▶ _PROBLEM STATEMENT_: Transcribe, word for word and without additions, each line below from the one containing "export DESIGN_NAME = regfile_dump_reader" through the one containing "export SYNTH_ARGS = -nofsm -noshare", both ends included.

▶ _RECORDS SHOWN_:

== Segment start ==

==> config.mk <==
export PLATFORM = sky130hd
export DESIGN_NAME = regfile_dump_reader
export DESIGN_NICKNAME = d
export VERILOG_FILES = /design/src/rtl/regfile_dump_reader.sv
export SDC_FILE = /design/constraint.sdc
export NUM_CORES = 1
export LEC_CHECK = 0
export ABC_AREA = 1
export BUFFER_PORTS_ARGS = -buffer_cell sky130_fd_sc_hd__clkbuf_2
export CORE_MARGIN = 2
export CORE_UTILIZATION = 40
export DETAILED_ROUTE_END_ITERATION = 10
export GPL_ROUTABILITY_DRIVEN = 0
export GPL_TIMING_DRIVEN = 0
export PLACE_DENSITY_LB_ADDON = 0.2
export SYNTH_ARGS = -nofsm -noshare
export SYNTH_HDL_FRONTEND = slang
export SYNTH_SLANG_ARGS = --single-unit
==> constraint.sdc <==
create_clock -name i_clk -period 3.4 [get_ports i_clk]
set_clock_uncertainty 0.2 [all_clocks]
set_input_delay 0.34 -clock i_clk [delete_from_list [all_inputs] [get_ports i_clk]]
set_output_delay 0.34 -clock i_clk [all_outputs]
set_load 0.05 [all_outputs]
==> src/rtl/regfile_dump_reader.sv <==
// regfile_dump_reader: walks a register bank word by word and streams each word
// out LSB byte first over a valid/ready byte interface.
module regfile_dump_reader #(
  parameter int NB_REG  = 32,
  parameter int N_REGS  = 32,
  parameter int NB_ADDR = 5,
  parameter int NB_BYTE = 8
) (
  input  logic               i_clk,
  input  logic               i_reset,
  input  logic               i_start,
  output logic [NB_ADDR-1:0] o_rd_addr,
  input  logic [NB_REG-1:0]  i_rd_data,
  output logic [NB_BYTE-1:0] o_tx_data,
  output logic               o_tx_valid,
  input  logic               i_tx_ready,
  output logic               o_busy,
  output logic               o_done
);
  localparam int N_BYTES = NB_REG / NB_BYTE;
  localparam int NB_CNT  = $clog2(N_BYTES + 1);
  typedef enum logic [2:0] {IDLE, READ, LATCH, SEND, DONE} state_t;
  state_t             state;
  logic [NB_CNT-1:0]  cnt;
  logic [NB_REG-1:0]  shift;
  // o_rd_addr doubles as the register index; the outgoing byte is the low byte of the shifter
  assign o_tx_data = shift[NB_BYTE-1:0];
  always_ff @(posedge i_clk) begin
    if (i_reset) begin
      state      <= IDLE;
      cnt        <= '0;
      shift      <= '0;
      o_rd_addr  <= '0;
      o_tx_valid <= 1'b0;
      o_busy     <= 1'b0;
      o_done     <= 1'b0;
    end else begin
      o_done <= 1'b0;
      case (state)
        IDLE: if (i_start) begin
          o_rd_addr <= '0;
          o_busy    <= 1'b1;
          state     <= READ;
        end
        READ: state <= LATCH;
        LATCH: begin
          shift      <= i_rd_data;
          cnt        <= '0;
          o_tx_valid <= 1'b1;
          state      <= SEND;
        end
        SEND: if (o_tx_valid && i_tx_ready) begin
          shift <= shift >> NB_BYTE;
          cnt   <= cnt + NB_CNT'(1);
          if (cnt == NB_CNT'(N_BYTES - 1)) begin
            o_tx_valid <= 1'b0;
            if (o_rd_addr == NB_ADDR'(N_REGS - 1)) begin
              o_done <= 1'b1;
              state  <= DONE;
            end else begin
              o_rd_addr <= o_rd_addr + NB_ADDR'(1);
              state     <= READ;
            end
          end
        end
        DONE: begin
          o_busy <= 1'b0;
          state  <= IDLE;
        end
        default: state <= IDLE;
      endcase
    end
  end
endmodule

== Segment end ==

▶ _REPLY_:
export DESIGN_NAME = regfile_dump_reader
export DESIGN_NICKNAME = d
export VERILOG_FILES = /design/src/rtl/regfile_dump_reader.sv
export SDC_FILE = /design/constraint.sdc
export NUM_CORES = 1
export LEC_CHECK = 0
export ABC_AREA = 1
export BUFFER_PORTS_ARGS = -buffer_cell sky130_fd_sc_hd__clkbuf_2
export CORE_MARGIN = 2
export CORE_UTILIZATION = 40
export DETAILED_ROUTE_END_ITERATION = 10
export GPL_ROUTABILITY_DRIVEN = 0
export GPL_TIMING_DRIVEN = 0
export PLACE_DENSITY_LB_ADDON = 0.2
export SYNTH_ARGS = -nofsm -noshare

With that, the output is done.